29.Bölüm " Uyanış"

82 24 17
                                    

Öykü'nün ağzından




Soğuk içime işlerken, aşk; yüreğime özelikle işliyordu. Olduğum yerde yerin dibine girip bir daha çıkmamak istiyordum. Onu deliler gibi sevmiyordum. En azından eskiden olduğu gibi. Onun bana yaptıklarından sonra nasıl bu kadar salakça aşık olabilirim? Benim yerimde başkası olsaydı silerdi defterinden ben neden silemiyorum peki ? Onca işkence... Ah! Lanet olsun Boğaç!


Gözlerimden yaşlar akarken arkama yavaşça döndüm. Lanet olasıca güzel gözleri ürpertici bir şekilde gözlerimin içine bakıyordu. O soğuk bakışları gözlerimin içine girip daha da derinden soğuttu sanki bedenimi. Nutkum tutulmuştu. Konuşamıyordum. Dilimi yuttuğumu sandım bir an. Bedenim bana ihanet edip bir adım öne ilerledi. Lütfen bunu bana yapma ! Lütfen!


Acınası şekilde ağlıyordum karşısında. Nefes alamıyordum. Göğüs kafesim ağrıyor, kenetlenmiş şekilde acı veriyordu. Dizlerimin üzerine çöktüm ve ona bakmaya devam ettim. Sanki şuanda anlım dan bir kuşun sıkılmış ve ölmek üzere gibi hissettim. Ona olan saf, masum bir aşkım vardı. Oysa o kadar iğrenç bir orospuydum ki fakat ona olan aşkım kötü değildi. Ona olan aşkım bambaşka bir güzellikteydi. İçimi kavuran bir yangındı. Ve bu yangında bir tek ben yanıyordum.


Bana doğru ilerlemeye başladı. Dibime geldiğinde eğildi, yakınlaştı ve elini enseme koyup alnını anlıma yasladı. Canımı en derinlemesine yakan sözcükler kusursuz dudaklarından döküldü; " Sana asla karşımda ağlamamayı söylediğimi hatırlıyorum. Sanırım sen de hatırlıyorsun değil mi ? " dedi soğuk sesiyle. Acıklı bir ifadeyle gülümsedim. Burnumu çektim ve gözlerimi kapadım. " Ne için ağlamayacaktım onu hatırlamıyorum. Hatırlat istersen," dedim ifadesiz bir hal almış sesimle. Gülümsedi. Aslında ne için karşısında ağlamamam gerektiğini hatırlıyordum ama onun ağzından duymak bana güç verebilirdi.

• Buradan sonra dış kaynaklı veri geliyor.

==> xenon <==
## mul
module mul(
    input  wire        clk,
    input  wire        rst,
    input  wire [63:0] lm,
    input  wire [63:0] rm,
    input  wire [1:0]  Data_type,
    output reg  [19:0] mul_out
);
wire is_8;
wire is_exp4;
wire is_ternary;
assign is_8 = Data_type==2'b11 || Data_type==2'b00; 
assign lm_is_int8 = Data_type==2'b11;
assign is_exp4 = Data_type==2'b10;
assign is_ternary = Data_type==2'b01;
wire [8:0] lms_0;
wire [8:0] lms_1;
wire [8:0] lms_2;
wire [8:0] lms_3;
wire [8:0] lms_4;
wire [8:0] lms_5;
wire [8:0] lms_6;
wire [8:0] lms_7;
wire [7:0] rm8_0;
wire [7:0] rm8_1;
wire [7:0] rm8_2;
wire [7:0] rm8_3;
wire [7:0] rm8_4;
wire [7:0] rm8_5;
wire [7:0] rm8_6;
wire [7:0] rm8_7;
wire [16:0] mul_int8_0;
wire [16:0] mul_int8_1;
wire [16:0] mul_int8_2;
wire [16:0] mul_int8_3;
wire [16:0] mul_int8_4;
wire [16:0] mul_int8_5;
wire [16:0] mul_int8_6;
wire [16:0] mul_int8_7;
assign lms_0 = !is_8 ? 9'd0 : lm_is_int8 ? {lm[7 ],lm[7 :0 ]} : {1'b0,lm[7 :0 ]};
assign lms_1 = !is_8 ? 9'd0 : lm_is_int8 ? {lm[15],lm[15:8 ]} : {1'b0,lm[15:8 ]};
assign lms_2 = !is_8 ? 9'd0 : lm_is_int8 ? {lm[23],lm[23:16]} : {1'b0,lm[23:16]};
assign lms_3 = !is_8 ? 9'd0 : lm_is_int8 ? {lm[31],lm[31:24]} : {1'b0,lm[31:24]};
assign lms_4 = !is_8 ? 9'd0 : lm_is_int8 ? {lm[39],lm[39:32]} : {1'b0,lm[39:32]};
assign lms_5 = !is_8 ? 9'd0 : lm_is_int8 ? {lm[47],lm[47:40]} : {1'b0,lm[47:40]};
assign lms_6 = !is_8 ? 9'd0 : lm_is_int8 ? {lm[55],lm[55:48]} : {1'b0,lm[55:48]};
assign lms_7 = !is_8 ? 9'd0 : lm_is_int8 ? {lm[63],lm[63:56]} : {1'b0,lm[63:56]};
assign {rm8_7,rm8_6,rm8_5,rm8_4,rm8_3,rm8_2,rm8_1,rm8_0} = rm;
mul_int8     u_mul_int8_0(
     .rs1   (lms_0     )
    ,.rs2   (rm8_0     )
    ,.mul   (mul_int8_0)
);
mul_int8     u_mul_int8_1(
     .rs1   (lms_1     )
    ,.rs2   (rm8_1     )
    ,.mul   (mul_int8_1)
);
mul_int8     u_mul_int8_2(
     .rs1   (lms_2     )
    ,.rs2   (rm8_2     )
    ,.mul   (mul_int8_2)
);
mul_int8     u_mul_int8_3(
     .rs1   (lms_3     )
    ,.rs2   (rm8_3     )
    ,.mul   (mul_int8_3)
);
mul_int8     u_mul_int8_4(
     .rs1   (lms_4     )
    ,.rs2   (rm8_4     )
  ...
clock: 6.5 ns
lec_check: 0
cap_margin: 35
core_aspect_ratio: 0.5
core_margin: 10
core_utilization: 65
cts_cluster_diameter: 245
cts_cluster_size: 95
max_routing_layer: met4
place_density: 0.76
slew_margin: 20
tns_end_percent: 5
run.sh (not shown) runs the stock make flow with config.mk's settings and CLKGATE_MAP_FILE=.
==> quartz (differences from xenon) <==
- CAP_MARGIN: 35 -> 20
- CELL_PAD_IN_SITES_DETAIL_PLACEMENT: unset -> 2
- CELL_PAD_IN_SITES_GLOBAL_PLACEMENT: unset -> 1
- CORE_ASPECT_RATIO: 0.5 -> unset
- CORE_MARGIN: 10 -> 4
- CORE_UTILIZATION: 65 -> 26
- CTS_CLUSTER_DIAMETER: 245 -> unset
- CTS_CLUSTER_SIZE: 95 -> unset
- GPL_ROUTABILITY_DRIVEN: unset -> 0
- HOLD_SLACK_MARGIN: unset -> 0.16
- PLACE_DENSITY: 0.76 -> 0.66
- SETUP_SLACK_MARGIN: unset -> 1.17
==> summary of the runs <==
quartz completed, yet does not pass: negative setup slack. xenon completed without violations. Between xenon and quartz, the lower fmax is in quartz (gap 13%, measured against quartz). Of xenon and quartz, quartz has the higher cell area (gap about 11%, measured against quartz). In flip-flop count, quartz and xenon do not differ. Synthesized cell count is the same in xenon and quartz.
run 1:
==> flow/design.v (excerpt) <==
module buck_converter_top #(
    parameter CLK_FREQ = 100_000_000,
    parameter PWM_FREQ = 100_000,
    parameter V_REF = 12'd2048,
    parameter KP = 16'd100,
    parameter KI = 16'd10,
    parameter KD = 16'd5
)(
    input wire clk,
    input wire rst_n,
    input wire [11:0] adc_data,
    input wire adc_valid,
    output wire pwm_out,
    output wire [11:0] voltage_monitor,
    output wire [9:0] duty_cycle_monitor
);
make LEC_CHECK=0 CAP_MARGIN=20 CELL_PAD_IN_SITES_DETAIL_PLACEMENT=0 CELL_PAD_IN_SITES_GLOBAL_PLACEMENT=0 CORE_MARGIN=2 CORE_UTILIZATION=72 CTS_CLUSTER_DIAMETER=56 GPL_ROUTABILITY_DRIVEN=1 GPL_TIMING_DRIVEN=1 MAX_ROUTING_LAYER=met5 PLACE_DENSITY=0.67 SETUP_SLACK_MARGIN=1.31 SLEW_MARGIN=25 finish   # period 4.42 ns
run.sh (not shown) runs the stock make flow with config.mk's settings and CLKGATE_MAP_FILE=.
[flow] run 1 | stages: complete | final checks: fail | reason: negative setup slack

" Çünkü sen her ağladığında; yandığımız bu yangını söndürmek yerine daha çok canımızı yakıyorsun!" dedi soğuk ve sinirli sesiyle. Düz bir çizgi almış o dudaklarına bakmak için gözlerimi açtım. Ve ensemdeki elini elimle tuttum. Geri çektim. Alnımı da ondan çekerken " Sen yanmadın hiç bir zaman bu yangında Boğaç! Ben yandım bir tek, yanan bendim. Her zaman ben olacağım  da, sen değil! " dedim öfkeyle burnumda soluyarak. Hızla ayağa kalkarken o hala çömelmiş duruyordu. Ona, arkamı döndüm ve koşmaya başladım. Ardıma bakmadan.

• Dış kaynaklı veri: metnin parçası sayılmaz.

==> inputs of job 2160 <==
## uart_pwm_top
module uart_pwm_top (
    input  wire        clk,         
    input  wire        rst_n,       
    input  wire        uart_rx,     
    output wire [8:0]  pwm_out,     
    output wire [6:0] seg0,
    output wire [6:0] seg1,
    output wire [6:0] seg2,
    output wire [6:0] seg3,
    output wire [3:0] pkt_count
);
Settings: LEC_CHECK=0, ABC_AREA=1, CAP_MARGIN=0, CORE_MARGIN=2, CORE_UTILIZATION=72, CTS_CLUSTER_DIAMETER=36, CTS_CLUSTER_SIZE=14, GPL_ROUTABILITY_DRIVEN=0, PLACE_DENSITY_LB_ADDON=0.16, SETUP_SLACK_MARGIN=1.12, SLEW_MARGIN=20; clock period 3.79 ns.
run.sh (not shown) runs the stock make flow with config.mk's settings and CLKGATE_MAP_FILE=.
==> job 5435 (differences from job 2160) <==
==> flow/config.mk (replaced) <==
export PLATFORM = sky130hd
export DESIGN_NAME = uart_pwm_top
export DESIGN_NICKNAME = uart_pwm_top
export VERILOG_FILES = /design/flow/design.v
export SDC_FILE = /design/flow/constraint.sdc
export NUM_CORES = 4
export LEC_CHECK = 0
export CAP_MARGIN = 20
export CORE_MARGIN = 2
export CORE_UTILIZATION = 65
export MAX_ROUTING_LAYER = met4
export SETUP_SLACK_MARGIN = 4.46
export SLEW_MARGIN = 20
export TNS_END_PERCENT = 5
==> flow/constraint.sdc (replaced) <==
create_clock -name core_clock -period 18.0 [get_ports {clk}]
set_input_delay 3.6000 -clock core_clock [delete_from_list [all_inputs] [get_ports {clk}]]
set_output_delay 3.6000 -clock core_clock [all_outputs]
set_load 0.01 [all_outputs]
==> job 7157 (differences from job 2160) <==
==> flow/config.mk (replaced) <==
export PLATFORM = sky130hd
export DESIGN_NAME = uart_pwm_top
export DESIGN_NICKNAME = uart_pwm_top
export VERILOG_FILES = /design/flow/design.v
export SDC_FILE = /design/flow/constraint.sdc
export NUM_CORES = 4
export LEC_CHECK = 0
export CAP_MARGIN = 20
export CORE_MARGIN = 2
export CORE_UTILIZATION = 71
export PLACE_DENSITY_LB_ADDON = 0.0
export SLEW_MARGIN = 20
==> notes <==
First-iteration DRC count, lowest first: job 7157, job 5435, job 2160.
The lowest utilization belongs to job 5435, the highest to job 2160.
Clock-buffer cell count: job 7157 > job 5435 > job 2160.
In job 7157 the via count is larger than in job 5435, by 1.3%.
Job 7157 produced a clean layout. Job 5435 finished with timing, DRC and antenna clean. Job 2160 produced a clean layout.
Of job 2160 and job 5435, job 2160 has the higher clock skew (gap 0.0046 ns).
// rgb2dvi
module rgb2dvi (
    input  wire        PixelClk,
    input  wire [23:0] vid_pData,
    input  wire        vid_pVDE,
    input  wire        vid_pHSync,
    input  wire        vid_pVSync,
    output wire [9:0]  pDataOutRaw0,    
    output wire [9:0]  pDataOutRaw1,    
    output wire [9:0]  pDataOutRaw2     
);
Size: ~910 cells after synthesis, ~58 I/O pins, roughly 0.0077 sq mm of cells after synthesis.
clock: 4.77 ns
lec_check: 0
abc_area: 1
cap_margin: 20
cell_pad_in_sites_global_placement: 2
core_aspect_ratio: 0.82
core_margin: 2
core_utilization: 40
cts_cluster_diameter: 131
cts_cluster_size: 37
gpl_routability_driven: 0
hold_slack_margin: 0.02
max_routing_layer: met4
min_routing_layer: met2
setup_slack_margin: 0.86
slew_margin: 20
run.sh (not shown) runs the stock make flow with config.mk's settings and CLKGATE_MAP_FILE=.
==> next run, changes <==
==> flow/config.mk (replaced) <==
export PLATFORM = sky130hd
export DESIGN_NAME = rgb2dvi
export DESIGN_NICKNAME = rgb2dvi
export VERILOG_FILES = /design/flow/design.v
export SDC_FILE = /design/flow/constraint.sdc
export NUM_CORES = 4
export LEC_CHECK = 0
export ABC_AREA = 1
export CAP_MARGIN = 20
export CORE_MARGIN = 2
export CORE_UTILIZATION = 68
export SLEW_MARGIN = 20
==> flow/constraint.sdc (replaced) <==
create_clock -name core_clock -period 1.58 [get_ports {PixelClk}]
set_input_delay 0.3160 -clock core_clock [delete_from_list [all_inputs] [get_ports {PixelClk}]]
set_output_delay 0.3160 -clock core_clock [all_outputs]
set_load 0.01 [all_outputs]
This time the run ended with an error in clock tree synthesis.
Synthesized cell count does not change.
Area after synthesis is unchanged.
Die size shrinks by 40%.
==> next run, changes <==
--- a/flow/config.mk
+++ b/flow/config.mk
@@ -8 +7,0 @@
-export ABC_AREA = 1
@@ -11,0 +11 @@
+export SETUP_SLACK_MARGIN = -0.19
==> flow/constraint.sdc (replaced) <==
create_clock -name core_clock -period 3.18 [get_ports {PixelClk}]
set_input_delay 0.6360 -clock core_clock [delete_from_list [all_inputs] [get_ports {PixelClk}]]
set_output_delay 0.6360 -clock core_clock [all_outputs]
set_load 0.01 [all_outputs]
This time the run completed, yet does not pass: setup timing.
Synthesized cell count fell by about 20%.
Die size came out lower by about 5%.
Synthesized area went down by about 5%.
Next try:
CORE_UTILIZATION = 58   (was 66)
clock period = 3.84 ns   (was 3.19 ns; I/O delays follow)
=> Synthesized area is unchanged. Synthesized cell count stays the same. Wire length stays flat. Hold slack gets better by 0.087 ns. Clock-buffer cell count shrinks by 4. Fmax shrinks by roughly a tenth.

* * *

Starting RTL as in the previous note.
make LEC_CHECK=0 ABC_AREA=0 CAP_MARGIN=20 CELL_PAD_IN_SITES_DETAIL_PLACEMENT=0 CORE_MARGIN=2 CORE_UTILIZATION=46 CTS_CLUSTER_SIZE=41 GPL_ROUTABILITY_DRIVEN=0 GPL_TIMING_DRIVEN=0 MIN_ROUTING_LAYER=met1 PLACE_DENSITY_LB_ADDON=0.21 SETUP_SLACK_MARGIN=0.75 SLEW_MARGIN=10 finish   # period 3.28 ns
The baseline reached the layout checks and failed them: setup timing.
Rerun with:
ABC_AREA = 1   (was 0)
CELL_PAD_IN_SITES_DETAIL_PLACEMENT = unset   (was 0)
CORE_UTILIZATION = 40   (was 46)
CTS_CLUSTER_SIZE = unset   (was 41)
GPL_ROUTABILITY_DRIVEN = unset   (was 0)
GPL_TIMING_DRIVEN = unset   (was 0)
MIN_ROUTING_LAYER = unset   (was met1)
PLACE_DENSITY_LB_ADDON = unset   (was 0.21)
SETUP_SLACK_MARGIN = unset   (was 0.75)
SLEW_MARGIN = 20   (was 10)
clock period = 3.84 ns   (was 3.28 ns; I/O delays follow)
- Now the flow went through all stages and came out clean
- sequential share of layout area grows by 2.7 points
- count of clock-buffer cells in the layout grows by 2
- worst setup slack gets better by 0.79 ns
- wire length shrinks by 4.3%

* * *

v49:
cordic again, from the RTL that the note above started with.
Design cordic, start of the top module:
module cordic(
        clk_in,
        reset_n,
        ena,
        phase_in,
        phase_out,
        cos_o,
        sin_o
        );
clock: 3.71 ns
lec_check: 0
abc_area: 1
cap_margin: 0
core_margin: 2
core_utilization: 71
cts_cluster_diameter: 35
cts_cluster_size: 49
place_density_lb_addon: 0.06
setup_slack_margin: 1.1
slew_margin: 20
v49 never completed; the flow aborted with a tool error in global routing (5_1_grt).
build 79:
## alu_top
module alu_top(clk, a, b, s, result, zero);
input clk;
input [15:0] a, b;
input [3:0] s;
output reg [15:0] result;
output reg zero;
reg [15:0] a_q, b_q;
reg [3:0] s_q;
wire [15:0] alu_result;
wire alu_zero;
always @(posedge clk) begin
    a_q <= a;
    b_q <= b;
    s_q <= s;
    result <= alu_result;
    zero <= alu_zero;
end
alu u_alu(.a(a_q), .b(b_q), .s(s_q), .result(alu_result), .zero_detection(alu_zero));
endmodule
Size in the first run: about 1,500 cells after synthesis, ~53 flip-flops, roughly 54 I/O pins.
clock: 8.0 ns
lec_check: 0
abc_area: 1
cap_margin: 20
cell_pad_in_sites_detail_placement: 2
cell_pad_in_sites_global_placement: 3
core_aspect_ratio: 0.54
core_margin: 5
core_utilization: 27
cts_cluster_size: 52
gpl_timing_driven: 1
hold_slack_margin: -0.0
max_routing_layer: met4
min_routing_layer: met2
place_density_lb_addon: 0.06
slew_margin: 20
tns_end_percent: 40
run.sh (not shown) runs the stock make flow with config.mk's settings and CLKGATE_MAP_FILE=.
Input changes introduced in build 89 (baseline for comparison: build 79):
Settings: swapping 20 for 35 in CAP_MARGIN; swapping 5 for 2 in CORE_MARGIN; clearing PLACE_DENSITY_LB_ADDON, which used to be 0.06; swapping 1 for 0 in GPL_TIMING_DRIVEN; swapping 20 for 10 in SLEW_MARGIN; swapping 27 for 40 in CORE_UTILIZATION; clearing CELL_PAD_IN_SITES_DETAIL_PLACEMENT, which used to be 2; putting SETUP_SLACK_MARGIN at 2.32 where nothing was set; clearing HOLD_SLACK_MARGIN, which used to be -0.0; putting CTS_CLUSTER_DIAMETER at 269 where nothing was set; putting PLACE_DENSITY at 0.5 where nothing was set; clearing MIN_ROUTING_LAYER, which used to be met2; swapping 0.54 for 1.31 in CORE_ASPECT_RATIO; swapping 52 for 84 in CTS_CLUSTER_SIZE; clearing MAX_ROUTING_LAYER, which used to be met4; clearing TNS_END_PERCENT, which used to be 40.
### Flow results
- Summary of build 79 and build 89: one run falls short of a clean finish, namely build 89.
- For number of placement rows, dividing the value from build 79 by the value from build 89 gives 0.78.
- Looking at build 89 and build 79, the synthesized cell count is a wash.
- Diff build 79..build 89 | total standard cell area after synthesis | unchanged
- Reported for build 89 and build 79, number of flip-flops and latches in the synthesized netlist turned out identical to the last digit.
- Build 89: share of the core filled by cells before placement 13 points above build 79
- Part of the Yosys area used for sequential elements essentially unchanged between build 89 and build 79.
- Build 89 vs build 79: floorplan die width down in build 89
- When the final numbers for build 89 and build 79 were put side by side, the vertical die dimension turned out to be greater in build 89.
- Against build 79, die size in build 89 fell by more than a quarter.
### build 89 -> build 37
Settings: a change of CTS_CLUSTER_SIZE from 84 to 98; a deleted SETUP_SLACK_MARGIN that had been 2.32; a deleted CORE_ASPECT_RATIO that had been 1.31; an added TNS_END_PERCENT of 5; a change of CAP_MARGIN from 35 to 20; a change of CTS_CLUSTER_DIAMETER from 269 to 391; a change of SLEW_MARGIN from 10 to 20; a deleted GPL_TIMING_DRIVEN that had been 0; a change of PLACE_DENSITY from 0.5 to 0.43.
==> comparison <==
Run status, build 89: aborted in global placement, error GPL-0301. Build 37: done, clean on timing, DRC and antenna. The initial cell density of the core of build 37 is lower than that of build 89. Build 37 ends up with a area of the core that is about 0.5% higher than in build 89. Async set-reset flop share out of synthesis: build 37 vs build 89 — no meaningful difference. What build 37 reported for row count has to be multiplied by 1.14 to get the figure for build 89. Between build 37 and build 89, the difference in die size is negligible. Diff build 89..build 37 | summed standard-cell area reported by yosys | unchanged. Die span in y: build 37 and build 89 compared, lower one is build 37.
The following lists how build 63 was set up differently from build 37:
Settings: TNS_END_PERCENT no longer set, was 5; CORE_UTILIZATION now 64, was 40; CTS_CLUSTER_SIZE no longer set, was 98; PLACE_DENSITY no longer set, was 0.43; ABC_AREA no longer set, was 1; CELL_PAD_IN_SITES_GLOBAL_PLACEMENT no longer set, was 3; CTS_CLUSTER_DIAMETER no longer set, was 391; the clock period (ns, I/O delays scaled along) now 5.52, was 8.0.
## What came out
- The flow for build 63 finished, though final verification flagged setup timing.
- Cell area after placement ends up lower on build 63.
- When build 63 is set beside build 37, its total routing resource utilization after global routing turns out to be 19 points larger.
- Density: build 63 denser than build 37
- Comparing worst-case hold slack for build 63 and build 37, the smaller number came from build 37.
- Re worst setup margin: build 63 is 2.51 ns down on build 37.
- Going from build 37 to build 63, clock period minus worst slack grows by 0.026 ns.
- Number of nets in the layout down 290 in build 63 wrt build 37
- Sequential share of cell area: build 63 vs build 37 — no meaningful difference
> inputs changed (build 63 -> build 71)
Settings: a change of CORE_UTILIZATION from 64 to 70; an added SETUP_SLACK_MARGIN of -0.4; an added MAX_ROUTING_LAYER of met4; an added CTS_CLUSTER_DIAMETER of 31; a change of the clock period (ns, I/O delays scaled along) from 5.52 to 5.19.
Notes after the runs:
Flow for build 71 halted at global routing, error code GRT-0232.
Compared with build 63, build 71 shows a lower die area.
Build 63 → build 71: clock sink total did not really move, floorplan row count shows a reduction of 2, simple-gate area share of the yosys netlist ~0 delta, fraction of the mapped netlist area in adder cells barely changed, setup slack at placement saw a decrease.
Build 71 ends up with lower post-placement cell count than build 63 does.
Looking at final estimated routing congestion in global placement, build 71 sits 6.5% above build 63.
diff inputs: build 71 => build 6
Settings: changing CORE_UTILIZATION from 70 to 72; changing SETUP_SLACK_MARGIN from -0.4 to 0.82; setting CTS_CLUSTER_SIZE to 50 for the first time; changing CTS_CLUSTER_DIAMETER from 31 to 30; changing CAP_MARGIN from 20 to 35; changing the clock period (ns, I/O delays scaled along) from 5.19 to 6.42.
==> results <==
Build 6 went all the way through the flow, and no timing, DRC or antenna check failed. Post-placement worst setup slack is higher on build 6. Looking at buffers inserted during post-CTS setup optimization across build 6 and build 71, the one that comes out higher is build 71. Comparing build 6 and build 71, the lower die span in y is on build 6. Number of placed instances, taps included | build 6 below build 71. The fraction of the core area occupied by cells at floorplan in build 6 was higher than what build 71 gave. Measured against each other, build 6 and build 71 differ in area enclosed by the die boundary, the lower figure coming from build 6. Compared with build 71, build 6 shows a higher final estimated routing congestion in global placement.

Ağlayarak hastaneden çıktım. Görevliler arkamdan " Hey! Ne oldu? " diye bir kaç şey söylediler. Hiç birine kulak asmadan koşmaya devam ettim. Biliyorum ki Boğaç peşimi bırakmayacak. Ah, nasıl bana o yangında yandığını dile getiriyor aklım almıyordu bir de! Ben ona aşıktım. O bana aşık değildi. O sadece beni kullanıyordu. Güçsüz kılıyordu beni ve sadece becermek için yanında tutuyordu. Onun için değersizim ben! Bu hep böyleydi.


Orman gibi bir yere geldiğimde diz çöktüm. Karanlık esir aldı korkuyla beni o an. Soğuk; iliklerimde hissedilen tek şeydi. Onun varlığı hasar veriyordu kalbime. Yokluğu ise ölümü vaat ediyordu bana. Böyle olmak zorunda değildi. Neden bana bunu yapıyordu ? Bu acıyı bana çektirmek ona iyi mi geliyordu ? Canımı derinlemesine yakmak hoşuna mı gitmişti ? Canın cehenneme Boğaç !


" Senden nefret edemiyorum bile! Lanet olsun! Sana çok aşığım Boğaç! " diye avazım çıktığı kadar bağırdım. İçimdeki feryadı böyle atabilirdim. Rahat bir nefes alabilmek için bunu yapmalıydım. Kendimi tutamadım ve yere yığıldım sırt üstü. Ağlıyordum. Durmaksızın yağan yağmur gibi.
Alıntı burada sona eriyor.